AHeise commented on a change in pull request #15728:
URL: https://github.com/apache/flink/pull/15728#discussion_r621205945



##########
File path: 
flink-runtime/src/main/java/org/apache/flink/runtime/checkpoint/DefaultCheckpointPlanCalculator.java
##########
@@ -111,7 +112,10 @@ public void setAllowCheckpointsAfterTasksFinished(boolean 
allowCheckpointsAfterT
                                         ? calculateAfterTasksFinished()
                                         : calculateWithAllTasksRunning();
 
-                        checkTasksStarted(result.getTasksToTrigger());
+                        checkTasksStarted(
+                                isUnalignedCheckpoint
+                                        ? result.getTasksToWaitFor()

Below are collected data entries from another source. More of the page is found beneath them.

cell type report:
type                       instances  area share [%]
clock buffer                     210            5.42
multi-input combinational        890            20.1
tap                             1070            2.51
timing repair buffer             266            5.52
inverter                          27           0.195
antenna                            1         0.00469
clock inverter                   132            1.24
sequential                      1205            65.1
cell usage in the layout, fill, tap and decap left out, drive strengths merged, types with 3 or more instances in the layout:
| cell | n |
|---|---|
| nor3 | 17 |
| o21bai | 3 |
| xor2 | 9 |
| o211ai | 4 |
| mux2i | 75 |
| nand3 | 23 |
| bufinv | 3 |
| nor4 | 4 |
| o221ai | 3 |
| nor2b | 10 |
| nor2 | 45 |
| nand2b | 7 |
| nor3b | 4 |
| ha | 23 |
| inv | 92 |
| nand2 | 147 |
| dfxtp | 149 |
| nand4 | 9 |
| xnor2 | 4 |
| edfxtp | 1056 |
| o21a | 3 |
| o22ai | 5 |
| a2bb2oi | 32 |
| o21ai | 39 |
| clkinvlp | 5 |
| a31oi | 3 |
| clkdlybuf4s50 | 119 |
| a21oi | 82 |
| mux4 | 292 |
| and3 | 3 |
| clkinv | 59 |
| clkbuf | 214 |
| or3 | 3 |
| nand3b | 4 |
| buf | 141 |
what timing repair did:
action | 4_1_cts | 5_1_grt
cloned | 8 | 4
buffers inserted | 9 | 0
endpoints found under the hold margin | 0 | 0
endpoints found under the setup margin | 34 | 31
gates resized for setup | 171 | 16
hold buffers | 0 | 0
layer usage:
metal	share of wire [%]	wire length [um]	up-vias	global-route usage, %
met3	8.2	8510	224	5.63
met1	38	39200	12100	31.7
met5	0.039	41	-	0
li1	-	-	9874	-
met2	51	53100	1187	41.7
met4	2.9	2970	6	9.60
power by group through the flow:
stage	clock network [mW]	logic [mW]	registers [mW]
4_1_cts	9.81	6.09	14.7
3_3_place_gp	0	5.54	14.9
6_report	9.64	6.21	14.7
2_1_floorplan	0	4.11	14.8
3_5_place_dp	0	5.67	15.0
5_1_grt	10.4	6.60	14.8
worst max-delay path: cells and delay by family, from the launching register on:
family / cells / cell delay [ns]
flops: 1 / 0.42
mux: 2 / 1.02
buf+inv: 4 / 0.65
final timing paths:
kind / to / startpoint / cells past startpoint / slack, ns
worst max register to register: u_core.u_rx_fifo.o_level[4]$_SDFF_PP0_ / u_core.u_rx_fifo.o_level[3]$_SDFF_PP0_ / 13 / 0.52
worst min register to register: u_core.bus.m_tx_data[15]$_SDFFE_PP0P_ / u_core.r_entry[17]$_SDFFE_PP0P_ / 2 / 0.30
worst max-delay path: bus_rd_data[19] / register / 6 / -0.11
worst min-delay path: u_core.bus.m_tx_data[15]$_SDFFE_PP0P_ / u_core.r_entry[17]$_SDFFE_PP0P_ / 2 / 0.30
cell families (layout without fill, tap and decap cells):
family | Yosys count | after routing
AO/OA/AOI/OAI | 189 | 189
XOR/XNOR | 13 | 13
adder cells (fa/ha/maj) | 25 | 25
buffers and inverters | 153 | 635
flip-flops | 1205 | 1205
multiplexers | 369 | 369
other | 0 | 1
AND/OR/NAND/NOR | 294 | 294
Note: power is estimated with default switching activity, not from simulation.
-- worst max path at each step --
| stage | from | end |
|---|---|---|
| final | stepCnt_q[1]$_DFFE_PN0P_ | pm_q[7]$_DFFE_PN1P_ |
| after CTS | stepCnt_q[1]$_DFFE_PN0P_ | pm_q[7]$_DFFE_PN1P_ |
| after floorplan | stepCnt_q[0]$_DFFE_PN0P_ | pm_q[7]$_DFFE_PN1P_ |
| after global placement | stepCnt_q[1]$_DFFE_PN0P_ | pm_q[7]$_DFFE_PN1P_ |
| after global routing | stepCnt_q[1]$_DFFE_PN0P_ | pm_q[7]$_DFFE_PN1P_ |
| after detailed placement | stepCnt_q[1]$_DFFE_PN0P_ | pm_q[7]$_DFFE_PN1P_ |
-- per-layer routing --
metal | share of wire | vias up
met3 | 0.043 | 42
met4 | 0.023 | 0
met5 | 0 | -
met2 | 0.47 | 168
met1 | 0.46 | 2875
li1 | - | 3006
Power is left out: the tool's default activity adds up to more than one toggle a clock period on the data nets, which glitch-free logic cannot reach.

+                                        : result.getTasksToTrigger());

Review comment:
       > In my opinion, the only first point makes sense. It is better to have 
the first checkpoint sooner rather than later. But I still don't understand how 
it is important because for UC which we want to have as primal one, we don't 
support such behaviour. So my position is to have the same behaviour for both 
checkpoints. If we think that the delay in starting of the first checkpoint is 
crucial then we should support it for UC(maybe not in this ticket but in 
general). but if we think that it is not so important then we can remove this 
support from AC.
   
   UC will not have this issue as strongly as the barrier travels pretty much 
instantly as soon as recovery finishes. The slowest part during UC (biggest 
state) will probably also be the part that takes longest to recover.
   
   The worst part is that since UC overtakes, we will cancel all checkpoints 
until the job fully recovered. This can put a huge load onto the checkpoint 
storage and I/O in general. Hence, we absolutely need this change for UC.
   
   > However there is also one more case which I would be worried about. What 
if recovery is a thing that's causing this huge backpressure
   
   The big question here is: wouldn't we prolong recovery and increase 
backpressure if we write data to checkpoint storage at the same time as we 
recover from it if I/O is the bottleneck? I'm assuming there is no clear answer 
to it. I'm also reluctant to shift the responsibility to the user because I 
don't know how any non-expert can estimate that.
   
   That is, I'm assuming both ways are fine with their disadvantages and we 
should just pick one. In doubt, pick the one that preserves the old behavior.